We extracted 302 293 articles of all publication types from all 5 journals in the complete 1976-2015 period, of which 50 277 were from JAMA. Applying our criteria for clinical trials in the ranges of 1976 to 1980 and 2011 to 2015, we included 3125 titles total, with 193 from Annals of Internal Medicine, 648 from BMJ, 476 from JAMA, 932 from The Lancet, and 876 from NEJM.
In JAMA, the most increased terms across our 40-year study period were reflective of the language of epidemiological research (Figure 1 and eFigure in the Supplement). Monograms (Figure 1A) such as randomized, trial, outcomes, and risk showed significant increases (mean annual frequency change per 100 000 words, 10.48 to 25.81; FDR < 0.01), consistent with a concurrent decrease in case reports and increase in clinical trial reports across this period. We also noted a shift toward referring to patients in the plural form: bigrams (Figure 1B) such as a patient (−1.66/100 000 words) and patient with (−1.68/100 000 words) decreased (FDR < 0.01) and in patients (6.92/100 000 words) and patients with (11.37/100 000 words) increased (FDR < 0.01). The use of the elderly decreased (−1.25/100 000 words; FDR < 0.01), whereas older patients (1.07/100 000 words) and older adults (2.38/100 000 words) increased (FDR < 0.01).
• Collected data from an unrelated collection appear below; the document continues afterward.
Source: an optimization exercise on an open RTL-to-GDS flow (aim: small area, a short achievable clock period and few clock cycles). Production flows keep margins and buffers that such runs may drop. Only simulation tests tie the RTL to the original design; equivalence was not proved. Power is estimated from default activity; no workload was simulated.

// exec_unit
module exec_unit (
	input logic clk,
	input logic rst_n,
	input logic in_valid,
	output logic in_ready,
	input exec_pkg::issue_t in,
	output logic out_valid,
	input logic out_ready,
	output exec_pkg::result_t out,
	output logic mem_req_valid,
	output exec_pkg::mem_req_t mem_req,
	input logic mem_req_ready,
	input logic mem_rsp_valid,
	input logic [exec_pkg::xlen-1:0] mem_rdata
);
	logic r_res;             
	logic r_mreq;            
	logic [31:0] r_q;        
	logic [31:0] r_p;        
	logic r_we;              
	logic r_jump;
	logic r_shift;           
	logic r_st;              
	logic r_byte;            
	logic r_half;            
	logic r_uns;             
	logic [1:0] r_off;       
	logic s_res;             
	logic s_lw;              
	logic s_rmw;             
	logic s_wr;              
	logic [31:0] s_q;        
	logic [31:0] s_p;        
	logic s_we;
	logic s_jump;
	logic s_byte;
	logic s_half;
	logic s_uns;
	logic [1:0] s_off;
	logic [31:0] o_rd;
	logic [31:0] o_tgt;
	logic o_we;
	logic o_jump;
	logic is_mem;
	logic is_load;
	logic [31:0] res_rd;
	logic [31:0] res_tgt;
	logic res_we;
	logic res_jump;
	logic res_shift;
	logic [31:0] addr;
	logic a_byte, a_half, a_uns, a_st, a_sw;
	alu u_alu (.op(in.op), .rs1(in.rs1), .rs2(in.rs2), .imm(in.imm.value), .pc(in.pc),
		.is_mem(is_mem), .is_load(is_load), .is_byte(a_byte), .is_half(a_half),
		.is_uns(a_uns), .is_store(a_st), .is_sw(a_sw), .addr(addr),
		.rd_value(res_rd), .rd_we(res_we), .jump(res_jump), .jump_target(res_tgt),
		.is_shift(res_shift));
	logic [31:0] r_shifted;
	shift_tail u_sh (.part(r_q), .info(r_p[6:0]), .y(r_shifted));
	logic [31:0] load_value;
	logic [31:0] merged;
	lsu u_lsu (.rdata(mem_rdata), .wdata(s_q), .off(s_off), .is_byte(s_byte), .is_half(s_half),
		.is_uns(s_uns), .load_value(load_value), .merged(merged));
	logic o_free;            
	logic s_wreq;            
	logic s_wdone;           
	logic s_to_o;            
	logic s_keep;            
	logic s_free;            
	logic r_issue;           
	logic r_done;            
	logic r_move;            
	logic accept;
	assign o_free = !out_valid || out_ready;
	assign s_wreq = s_wr || (s_rmw && mem_rsp_valid);
	assign s_wdone = s_wreq && mem_req_ready;
	assign s_to_o = o_free && (s_res || (s_lw && mem_rsp_valid) || s_wdone);
  ...
For scale: about 3,000 cells after synthesis, ~220 flip-flops, about 340 I/O pins, about 24,000 um2 of cells after synthesis.
clock: 6.5 ns
lec_check: 0
cap_margin: 20
core_margin: 2
core_utilization: 35
setup_slack_margin: 2.5
slew_margin: 20
standard.sh (not shown) runs the stock make flow with config.mk's settings and CLKGATE_MAP_FILE= SYNTH_SCRIPT=/design/flow/synth_recipe.tcl, a recipe that flattens the netlist after the stock synthesis.
==> flow/flow/run.sh <==
#!/bin/bash
# Layout: the standard flow (standard.sh, unchanged synthesis and steps),
# except that the port buffers ORFS puts on every input and output are
# sky130_fd_sc_hd__buf_2 cells instead of the clkdlybuf4s50_1 delay cells
# buffer_ports picks on its own. The make output goes to flow_make.log here;
# each tool's own log is under orfs/logs/.
set -euo pipefail
export BUFFER_PORTS_ARGS="-buffer_cell sky130_fd_sc_hd__buf_2"
bash standard.sh > flow_make.log 2>&1
Testbench counts at the start, summed over its fixed seeds: cycles 3,300.
Then changed:
==> flow/flow/run.sh (replaced) <==
#!/bin/bash
# Layout: the standard flow (standard.sh, unchanged synthesis and steps),
# except that the port buffers ORFS puts on every input and output are
# sky130_fd_sc_hd__buf_1 cells instead of the clkdlybuf4s50_1 delay cells
# buffer_ports picks on its own. The make output goes to flow_make.log here;
# each tool's own log is under orfs/logs/.
set -euo pipefail
export BUFFER_PORTS_ARGS="-buffer_cell sky130_fd_sc_hd__buf_1"
bash standard.sh > flow_make.log 2>&1
--- a/flow/config.mk
+++ b/flow/config.mk
@@ -9,4 +9,5 @@
 export CORE_MARGIN = 2
 export CORE_UTILIZATION = 35
+export CTS_BUF_LIST = sky130_fd_sc_hd__clkbuf_8
 export SETUP_SLACK_MARGIN = 2.5
 export SLEW_MARGIN = 20
Result: The changed run finished clean; flip-flop and latch count is unchanged; critical path depth is unchanged; setup slack gets worse by 0.052 ns; synthesized area is unchanged; total power came out lower by 4.4%; first-iteration DRC count came out lower by 2.9%.
Then changed:
--- a/flow/config.mk
+++ b/flow/config.mk
@@ -10,4 +10,5 @@
 export CORE_UTILIZATION = 35
 export CTS_BUF_LIST = sky130_fd_sc_hd__clkbuf_8
-export SETUP_SLACK_MARGIN = 2.5
+export PLACE_DENSITY = 0.75
+export SETUP_SLACK_MARGIN = 2.4
 export SLEW_MARGIN = 20
Result: Die area is unchanged. Routed wire length falls by 3.2%. Worst setup slack loses 0.053 ns. First-iteration DRC count rises by 13%.
Then changed:
==> flow/flow/run.sh (replaced) <==
#!/bin/bash
# Layout: the standard flow (standard.sh, unchanged synthesis and steps),
# except that the port buffers ORFS puts on every input and output are
# sky130_fd_sc_hd__buf_2 cells instead of the clkdlybuf4s50_1 delay cells
# buffer_ports picks on its own. The make output goes to flow_make.log here;
# each tool's own log is under orfs/logs/.
set -euo pipefail
export BUFFER_PORTS_ARGS="-buffer_cell sky130_fd_sc_hd__buf_2"
bash standard.sh > flow_make.log 2>&1
--- a/flow/config.mk
+++ b/flow/config.mk
@@ -9,6 +9,4 @@
 export CORE_MARGIN = 2
 export CORE_UTILIZATION = 35
-export CTS_BUF_LIST = sky130_fd_sc_hd__clkbuf_8
-export PLACE_DENSITY = 0.75
-export SETUP_SLACK_MARGIN = 2.4
+export SETUP_SLACK_MARGIN = 2.0
 export SLEW_MARGIN = 20
The new run finished clean.
Register-to-register slack is worse by 0.19 ns.
Count of clock-buffer cells in the layout went down by 11.
Final area went down by 1.1%.
Critical path depth went up by 2.
Combinational power went down by about 2%.
Utilization went down by 0.46 points.
Routed wire length hardly moves.
Clock power went up by about 6%.
Worst hold slack is worse by 0.0036 ns.
Total power stays flat.
Then changed:
==> flow/flow/run.sh (replaced) <==
#!/bin/bash
# Layout: the standard flow (standard.sh, unchanged synthesis and steps),
# except that the port buffers ORFS puts on every input and output are
# sky130_fd_sc_hd__buf_1 cells instead of the clkdlybuf4s50_1 delay cells
# buffer_ports picks on its own. The make output goes to flow_make.log here;
# each tool's own log is under orfs/logs/.
set -euo pipefail
export BUFFER_PORTS_ARGS="-buffer_cell sky130_fd_sc_hd__buf_1"
bash standard.sh > flow_make.log 2>&1
Effect: The new run ran to the end with no violations; area after synthesis is unchanged; worst hold slack barely changes; power rises by 0.95%; sequential cell count does not change; global-route usage rises by 0.29 points; cell area falls by 0.83%; combinational power stays flat; non-clock buffer count rises by 13; fmax rises by 0.94%; routed wire length rises by 1.6%.

what the ideal ports hide:
The flow's constraints put no driver on any port. The routed layouts listed below were extracted and timed again, unchanged, in two steps.
Step 1: set_driving_cell puts a clkbuf_16 on clk and a buf_2 on each other input, an assumption about the parent block.
Step 2 times the ports against the registers' clock, not the clock port: input delays grow and output delays shrink by t, the midpoint of the rising clock arrivals with the driver on.
Slacks: ideal ports / drivers / drivers and shift; pairs: ideal ports / drivers.
| run | t (ns) | setup WS [ns] | worst setup path after step 2 | latest minus earliest clock arrival (ns) |
|---|---|---|---|---|
| the first run | 0.617 | 2.511 / 2.347 / 1.730 | input to register | 0.043 / 0.043 |
| the second run | 0.658 | 2.459 / 2.444 / 1.786 | input to register | 0.052 / 0.052 |
| the third run | 0.635 | 2.406 / 2.430 / 1.806 | input to register | 0.056 / 0.057 |
| the fourth run | 0.611 | 2.047 / 2.019 / 1.420 | input to register | 0.036 / 0.036 |
| the fifth run | 0.614 | 2.088 / 2.068 / 1.454 | input to register | 0.026 / 0.026 |
After both steps every run listed still meets setup and hold. For the first run, which loses most, drivers alone change the setup slack by -0.164 ns; drivers and shift together by -0.781 ns.
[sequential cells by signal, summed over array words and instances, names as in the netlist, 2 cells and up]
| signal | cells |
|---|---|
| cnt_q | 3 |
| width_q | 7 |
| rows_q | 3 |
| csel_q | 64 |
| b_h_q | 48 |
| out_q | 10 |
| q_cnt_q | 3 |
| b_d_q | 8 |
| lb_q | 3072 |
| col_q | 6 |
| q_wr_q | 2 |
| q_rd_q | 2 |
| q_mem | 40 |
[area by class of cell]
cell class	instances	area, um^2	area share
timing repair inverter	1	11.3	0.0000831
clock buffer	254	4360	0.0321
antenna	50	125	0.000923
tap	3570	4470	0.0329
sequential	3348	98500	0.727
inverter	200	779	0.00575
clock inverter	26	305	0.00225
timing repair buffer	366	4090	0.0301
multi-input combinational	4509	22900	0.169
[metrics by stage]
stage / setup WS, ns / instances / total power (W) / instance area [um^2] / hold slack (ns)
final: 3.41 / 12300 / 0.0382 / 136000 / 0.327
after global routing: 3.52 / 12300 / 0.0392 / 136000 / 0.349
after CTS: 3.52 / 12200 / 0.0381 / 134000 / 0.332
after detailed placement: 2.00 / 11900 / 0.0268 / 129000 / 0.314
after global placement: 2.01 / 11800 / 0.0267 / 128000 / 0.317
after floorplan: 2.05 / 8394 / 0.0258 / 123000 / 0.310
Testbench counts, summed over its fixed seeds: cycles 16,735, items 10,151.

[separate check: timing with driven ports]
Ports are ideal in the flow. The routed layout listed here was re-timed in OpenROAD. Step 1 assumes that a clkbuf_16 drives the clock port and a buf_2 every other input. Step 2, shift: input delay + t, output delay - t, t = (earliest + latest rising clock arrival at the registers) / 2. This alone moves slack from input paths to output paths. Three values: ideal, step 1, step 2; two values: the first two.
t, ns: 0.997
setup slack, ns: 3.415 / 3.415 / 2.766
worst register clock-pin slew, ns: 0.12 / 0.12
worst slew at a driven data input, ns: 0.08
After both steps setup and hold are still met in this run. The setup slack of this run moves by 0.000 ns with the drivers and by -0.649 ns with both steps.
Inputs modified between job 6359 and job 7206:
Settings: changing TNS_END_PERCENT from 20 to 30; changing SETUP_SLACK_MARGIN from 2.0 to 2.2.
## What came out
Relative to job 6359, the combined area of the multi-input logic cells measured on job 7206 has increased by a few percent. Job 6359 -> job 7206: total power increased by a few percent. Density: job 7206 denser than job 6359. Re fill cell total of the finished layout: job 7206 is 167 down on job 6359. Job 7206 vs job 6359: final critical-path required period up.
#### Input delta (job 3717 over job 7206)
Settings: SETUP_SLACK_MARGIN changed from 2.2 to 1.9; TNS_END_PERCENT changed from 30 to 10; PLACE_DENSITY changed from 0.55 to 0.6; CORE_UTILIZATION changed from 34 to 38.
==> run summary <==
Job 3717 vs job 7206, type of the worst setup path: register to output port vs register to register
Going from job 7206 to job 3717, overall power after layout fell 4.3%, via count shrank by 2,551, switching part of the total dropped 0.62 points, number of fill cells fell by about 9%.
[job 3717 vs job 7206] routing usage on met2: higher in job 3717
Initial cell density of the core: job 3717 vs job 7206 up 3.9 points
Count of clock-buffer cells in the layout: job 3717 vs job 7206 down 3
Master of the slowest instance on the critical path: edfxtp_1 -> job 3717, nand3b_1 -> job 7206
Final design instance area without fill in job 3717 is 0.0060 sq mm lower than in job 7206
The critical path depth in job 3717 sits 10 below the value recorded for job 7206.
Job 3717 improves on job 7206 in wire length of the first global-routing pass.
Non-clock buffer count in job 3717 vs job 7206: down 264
Source: an optimization exercise on an open RTL-to-GDS flow (aim: small area and a short achievable clock period). Production flows keep margins and buffers that such runs may drop. Only simulation tests tie the RTL to the original design; equivalence was not proved. Power figures rest on the tool's default switching activity, not on a simulated workload.

[design/flow/design.v]
module memory_sync #(
  parameter int WIDTH  = 8,
  parameter int DEPTH  = 256,
  parameter int ADDR_W = 8
) (
  input  logic              clk,
  input  logic              rst,
  input  logic [WIDTH-1:0]  in,
  input  logic [ADDR_W-1:0] address,
  input  logic              write,
  input  logic              read,
  output logic [WIDTH-1:0]  out,
  output logic              valid,
  output logic              busy
  ,
  input  logic              inject_err,
  output logic              parity_err
);
  localparam int IDX_W = $clog2(DEPTH);
  localparam int MW = WIDTH + 1;
  typedef enum logic {INIT, READY} state_t;
  state_t            state;
  logic [ADDR_W-1:0] cnt;
  logic [MW-1:0]     mem [DEPTH];
  logic              in_range;
  logic              acc_wr;
  logic              mem_we;
  logic [IDX_W-1:0]  idx;
  logic [IDX_W-1:0]  mem_idx;
  logic [MW-1:0]     wr_word;
  logic [MW-1:0]     mem_wdat;
  logic [MW-1:0]     rd_word;
  assign in_range = 32'(address) < DEPTH;
  assign idx      = address[IDX_W-1:0];
  assign acc_wr   = !rst && (state == READY) && write && in_range;
  assign wr_word = {(^in) ^ inject_err, in};
  assign mem_we   = !rst && ((state == INIT) || acc_wr);
  assign mem_idx  = (state == INIT) ? cnt[IDX_W-1:0] : idx;
  assign mem_wdat = (state == INIT) ? '0 : wr_word;
  assign rd_word = acc_wr ? wr_word : (in_range ? mem[idx] : '0);
  always_ff @(posedge clk) begin
    if (mem_we) begin
      mem[mem_idx] <= mem_wdat;
    end
  end
  always_ff @(posedge clk) begin
    if (rst) begin
      state <= INIT;
      cnt   <= '0;
      busy  <= 1'b1;
      out   <= '0;
      valid <= 1'b0;
      parity_err <= 1'b0;
    end else begin
      valid <= 1'b0;
      parity_err <= 1'b0;
      case (state)
        INIT: begin
          cnt <= cnt + ADDR_W'(1);
          if (cnt == ADDR_W'(DEPTH - 1)) begin
            state <= READY;
            busy  <= 1'b0;
          end
        end
        READY: begin
          if (read) begin
            out   <= rd_word[WIDTH-1:0];
            valid <= 1'b1;
            parity_err <= ^rd_word;
          end
        end
        default: state <= INIT;
      endcase
    end
  end
endmodule
[design/flow/run.sh]
#!/bin/bash
# synth_recipe.tcl (not shown) runs the flow's synth.tcl, then flattens the netlist and writes it again
# the make line also repeats each setting of config.mk as NAME=value (left out here)
make -C /OpenROAD-flow-scripts/flow DESIGN_CONFIG=/design/flow/config.mk WORK_HOME=/design/flow/orfs CLKGATE_MAP_FILE= SYNTH_SCRIPT=/design/flow/synth_recipe.tcl finish
[design/flow/config.mk]
export PLATFORM = sky130hd
export DESIGN_NAME = memory_sync
export DESIGN_NICKNAME = memory_sync
export VERILOG_FILES = /design/flow/design.v
export SDC_FILE = /design/flow/constraint.sdc
export NUM_CORES = 4
export LEC_CHECK = 0
export CAP_MARGIN = 20
export CORE_MARGIN = 2
export CORE_UTILIZATION = 40
export SLEW_MARGIN = 20
[design/flow/constraint.sdc]
create_clock -name core_clock -period 5.0 [get_ports {clk}]
set_input_delay 1.0000 -clock core_clock [delete_from_list [all_inputs] [get_ports {clk}]]
set_output_delay 1.0000 -clock core_clock [all_outputs]
set_load 0.01 [all_outputs]
What follows belongs to an exercise in optimizing a design on an open flow for small area and a short achievable clock period; a production flow would make more cautious choices.
The RTL was checked by simulation tests, not by an equivalence proof against the original design.
Power figures rest on the tool's default switching activity, not on a simulated workload.

== wip/sierra ==
Design dma_bound_checker_wr, start of the top module:
module dma_bound_checker_wr #(
  parameter int NUM_ENTRIES = 8,
  parameter int ADDR_W      = 64,
  parameter int DATA_W      = 128,
  parameter int ID_W        = 5,
  parameter int CNT_W       = 16,
  parameter int IDX_W       = (NUM_ENTRIES > 1) ? $clog2(NUM_ENTRIES) : 1
) (
  input  logic                clock,
  input  logic                reset,
  input  logic                s_axi_aw_valid,
  output logic                s_axi_aw_ready,
  input  logic [ID_W-1:0]     s_axi_aw_bits_id,
  input  logic [ADDR_W-1:0]   s_axi_aw_bits_addr,
  input  logic [7:0]          s_axi_aw_bits_len,
  input  logic [2:0]          s_axi_aw_bits_size,
  input  logic [1:0]          s_axi_aw_bits_burst,
  input  logic                s_axi_w_valid,
  output logic                s_axi_w_ready,
  input  logic [DATA_W-1:0]   s_axi_w_bits_data,
  input  logic [DATA_W/8-1:0] s_axi_w_bits_strb,
  input  logic                s_axi_w_bits_last,
  output logic                s_axi_b_valid,
  input  logic                s_axi_b_ready,
  output logic [ID_W-1:0]     s_axi_b_bits_id,
  output logic [1:0]          s_axi_b_bits_resp,
  output logic                m_axi_aw_valid,
  input  logic                m_axi_aw_ready,
  output logic [ID_W-1:0]     m_axi_aw_bits_id,
  output logic [ADDR_W-1:0]   m_axi_aw_bits_addr,
  output logic [7:0]          m_axi_aw_bits_len,
  ...
Size in the first run: ~4700 cells after synthesis, roughly 700 I/O pins.
Settings: LEC_CHECK=0, CAP_MARGIN=20, CORE_MARGIN=2, CORE_UTILIZATION=65, CTS_BUF_LIST=sky130_fd_sc_hd__clkbuf_8, CTS_CLUSTER_DIAMETER=60, CTS_CLUSTER_SIZE=14, PLACE_DENSITY=0.72, SLEW_MARGIN=20; clock period 12.0 ns.
standard.sh (not shown) runs the stock make flow with config.mk's settings and CLKGATE_MAP_FILE= SYNTH_SCRIPT=/design/flow/synth_recipe.tcl, a recipe that flattens the netlist after the stock synthesis.
==> flow/flow/run.sh <==
#!/bin/bash
export SETUP_SLACK_MARGIN=7.0
export BUFFER_PORTS_ARGS="-buffer_cell sky130_fd_sc_hd__buf_1"
bash standard.sh > standard.log 2>&1
Per the final summary, wip/sierra finished and its layout is clean on timing, DRC and antenna.
Modified inputs, wip/indigo compared to wip/sierra
- a change of PLACE_DENSITY from 0.72 to 0.7
- a change of CORE_UTILIZATION from 65 to 60
==> flow/flow/run.sh <==
#!/bin/bash
export SETUP_SLACK_MARGIN=6.8
export BUFFER_PORTS_ARGS="-buffer_cell sky130_fd_sc_hd__buf_1"
bash standard.sh > standard.log 2>&1
==> run notes <==
Diff wip/sierra -> wip/indigo: half-perimeter wire length after placement went up, via count of the first global-routing pass went down.
wip/indigo ends up with a sequential share of layout area that is 0.46 points higher than in wip/sierra.
wip/indigo gives less number of diodes added for antenna fixing than wip/sierra did.
| setup slack | lower: wip/indigo |
wip/indigo vs wip/sierra, first-iteration DRC count went down by 208.
Here is what was changed in the inputs of wip/willow compared with wip/indigo.
- removing CTS_CLUSTER_SIZE (formerly 14)
- changing CORE_UTILIZATION from 60 to 65
- removing CTS_CLUSTER_DIAMETER (formerly 60)
- removing CTS_BUF_LIST (formerly sky130_fd_sc_hd__clkbuf_8)
- changing PLACE_DENSITY from 0.7 to 0.72
==> flow/flow/run.sh <==
#!/bin/bash
export SETUP_SLACK_MARGIN=7.0
export BUFFER_PORTS_ARGS="-buffer_cell sky130_fd_sc_hd__buf_1"
bash standard.sh > standard.log 2>&1
--- outcome ---
- In the metrics for wip/indigo and wip/willow, the one carrying the higher worst voltage drop across the vdd grid is wip/willow.
- wip/willow vs wip/indigo, areal power density over the cells went up by about 10%.
- wip/willow vs wip/indigo — die area dropped 7600 sq um.
- Sequential share of layout area (higher): wip/indigo
- In the reports for wip/indigo and wip/willow, the larger slack of the critical path belongs to wip/willow.
- [wip/willow vs wip/indigo] area growth from synthesis to final layout: higher in wip/willow
- Diff wip/indigo -> wip/willow: global-route usage +2.4 points, actual transition at the worst max-transition pin shows an increase of 0.034 ns, global-route track usage on met3 picked up an extra 0.60 points.
#### Input delta (wip/tundra over wip/willow)
- setting SETUP_SLACK_MARGIN to 5 for the first time
- setting CTS_BUF_LIST to sky130_fd_sc_hd__clkbuf_8 for the first time
- setting CTS_CLUSTER_SIZE to 14 for the first time
- setting CTS_CLUSTER_DIAMETER to 60 for the first time
==> flow/run.sh (new file) <==
#!/bin/bash
# synth_recipe.tcl (not shown) runs the flow's synth.tcl, then flattens the netlist and writes it again
# the make line also repeats each setting of config.mk as NAME=value (left out here)
make -C /OpenROAD-flow-scripts/flow DESIGN_CONFIG=/design/flow/config.mk WORK_HOME=/design/flow/orfs CLKGATE_MAP_FILE= SYNTH_SCRIPT=/design/flow/synth_recipe.tcl finish
removed: flow/flow/run.sh
removed: flow/standard.sh
--- outcome ---
- Delta(core utilization, wip/tundra - wip/willow) < 0
- The worst hold path stage count number comes out lower for wip/willow vs wip/tundra.
- met1 as the layer carrying the most global-route usage was reported by wip/tundra, and met2 by wip/willow.
- wip/willow → wip/tundra: aggregate routed wire length -3.5 mm, worst-case hold slack -0.012 ns.
- Relative to wip/willow, wip/tundra degrades final critical-path required period.
- wip/tundra reports a higher maximum number of pins on one net before global-route repair than wip/willow does.
- Per the comparison of wip/tundra with wip/willow, number of non-clock buffers in the layout shrank by about 10%, multi-input logic portion of the cell area shrank by 0.31 points.

separate check: timing with driven ports:
Ports are ideal in the flow. The routed layouts listed here were re-timed in OpenROAD. Step 1 (the two cells are an assumption about what drives the block):
set clk [get_ports {clock}]
set_driving_cell -lib_cell sky130_fd_sc_hd__clkbuf_16 $clk
set_driving_cell -lib_cell sky130_fd_sc_hd__buf_2 [delete_from_list [all_inputs] $clk]
Step 2 also shifts input and output timing later by t, the mid clock arrival at the registers, as if the neighbouring blocks saw the same clock. Three values: no drivers, after step 1, after step 2; two values: the first two.
| run | shift t [ns] | setup slack, ns | worst setup path at the end | worst slew at a driven data input, ns | pins driven straight from the clock port |
|---|---|---|---|---|---|
| wip/sierra | 0.869 | 6.783 / 6.744 / 6.099 | input to register | 0.19 | 1 |
| wip/indigo | 0.868 | 6.711 / 6.677 / 6.007 | input to register | 0.20 | 1 |
| wip/willow | 0.817 | 6.781 / 6.728 / 6.058 | input to register | 0.19 | 1 |
| wip/tundra | 0.879 | 5.521 / 5.563 / 4.685 | input to register | 0.20 | 1 |
After both steps every run listed still meets setup and hold. The setup slack of wip/tundra, which loses most, moves by +0.042 ns with the drivers and by -0.836 ns with both steps.
This design comes from an exercise in tuning for small area on the open sky130 flow, not from production work. Only simulation tests tie the RTL to the original design; equivalence was not proved. The flow treats the clock pin as an ideal source, which a real chip does not have.

==> flow/design.v (excerpt) <==
module usbAudioFunction (
   input  wire        USB_Clk,
   input  wire        rst,
   input  wire  [3:0] endpoint,
   input  wire        outSetup,
   input  wire        outSoP,
   input  wire        outEoP,
   input  wire  [7:0] outData,
   input  wire        outValid,
   input  wire        inWaitRequest,
   input  wire        inAck,
   input  wire        error,
   input  wire        resetRequest,
   output logic [6:0] address,
   output logic       stall,
   output logic [7:0] inData,
   output logic       inReady,
   output logic       inZeroLength,
   output logic       inSequence,
   output logic       outWaitRequest,
   output logic [1:0] audio              
);
   logic        softReset;
   logic        writeMute;
   logic        writeVolumeLeft;
   logic        writeVolumeRight;
   logic        writeAltSetting;
   logic        altValue;
   logic [15:0] dataWord;
   logic        loadResponse;
   logic [1:0]  responseSize;
   logic [1:0]  getKind;
   logic        muteTarget;
   logic        volumeTarget;
   logic        leftChannel;
   logic [15:0] getValue;
   logic        getValid;
   logic        lastByte;
   logic        mute;
   logic        altSetting;
  ...
Size: about 7,000 cells after synthesis, ~4,900 flip-flops, about 44 I/O pins, about 0.11 sq mm of cells after synthesis.
clock: 10.0 ns
lec_check: 0
abc_area: 1
cap_margin: 20
core_margin: 2
core_utilization: 75
cts_cluster_diameter: 80
cts_cluster_size: 30
place_density: 0.8
slew_margin: 20
synth_memory_max_bits: 16384
run.sh (not shown) runs the stock make flow with config.mk's settings and CLKGATE_MAP_FILE= SYNTH_SCRIPT=/design/flow/synth_recipe.tcl, a recipe that flattens the netlist after the stock synthesis.
The baseline produced a clean layout.
From an optimization exercise on the open Yosys and OpenROAD flow, aimed at small area and a short achievable clock period; shortcuts taken in it are not production practice.
Only simulation tests tie the RTL to the original design; equivalence was not proved.
No activity file was given, so power comes from the tool's default toggle rates.

## run 1
Design lif_neuron_grid, start of the top module:
module lif_neuron_grid #(
  parameter int WIDTH    = 16,
  parameter int LAYERS   = 6,
  parameter int WEIGHT_W = 4,
  parameter int THR_W    = 6,
  parameter int ACC_W    = 8,
  parameter int REFRAC   = 2
) (
  input  logic             clk,
  input  logic             rst_n,
  input  logic             tick,
  input  logic [WIDTH-1:0] spike_in,
  input  logic             cfg_en,
  input  logic             cfg_data,
  output logic             cfg_out,
  output logic [WIDTH-1:0] spike_out,
  output logic             spike_valid
);
Size in the first run: about 20000 cells after synthesis, roughly 39 I/O pins, roughly 210000 um^2 of cells after synthesis.
Settings: LEC_CHECK=0, CAP_MARGIN=20, CORE_MARGIN=2, CORE_UTILIZATION=55, CTS_CLUSTER_DIAMETER=90, CTS_CLUSTER_SIZE=25, SETUP_SLACK_MARGIN=2.5, SLEW_MARGIN=20; clock period 7.5 ns.
run.sh (not shown) runs the stock make flow with config.mk's settings and CLKGATE_MAP_FILE= SYNTH_SCRIPT=/design/flow/synth_recipe.tcl, a recipe that flattens the netlist after the stock synthesis.
The following lists how run 2 was set up differently from run 1:
- a deleted CTS_CLUSTER_DIAMETER that had been 90
- a change of CORE_UTILIZATION from 55 to 40
- a deleted CTS_CLUSTER_SIZE that had been 25
On maximum cell stage delay along the critical path, run 2 tracks run 1 almost exactly.
Lower core utilization of the finished layout goes to run 2 over run 1.
Higher proportion of cell area spent on the clock network was reported by run 2, not run 1.
Measured against run 2, the total design power of run 1 comes out at 0.941 times the reference value.
Relative to run 1, number of antenna diodes increased by 1 in run 2.
Register share of the cell area was higher in run 1 than in run 2.
Looking only at post-CTS resize count, and setting everything else aside, the higher value of run 2 and run 1 goes to run 1.
Taking run 1 as the reference, in run 2 slew at the pin with the worst max-slew slack climbed 230 ps, fraction of standard cell area in multi-input logic dropped 2.1 points.
Run 1 reports its highest metal layer used by the detailed router as met4 while run 2 reports met5.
We observed a general decline in the language of causality, with a decreased frequency of the bigrams caused by (−2.42/100 000 words) and cause of (−2.03/100 000 words) (FDR < 0.01) and a concurrent increase in association between (4.24/100 000 words) and association of (4.66/100 000 words) (FDR < 0.01). Although diabetes was among the top significantly increased monograms (6.57/100 000 words), the frequency of the word diabetic was significantly decreased in this time period (−2.21/100 000 words; FDR < 0.01). Word clouds were also produced for statistically significant increases or decreases in monograms or bigrams (Figure 2).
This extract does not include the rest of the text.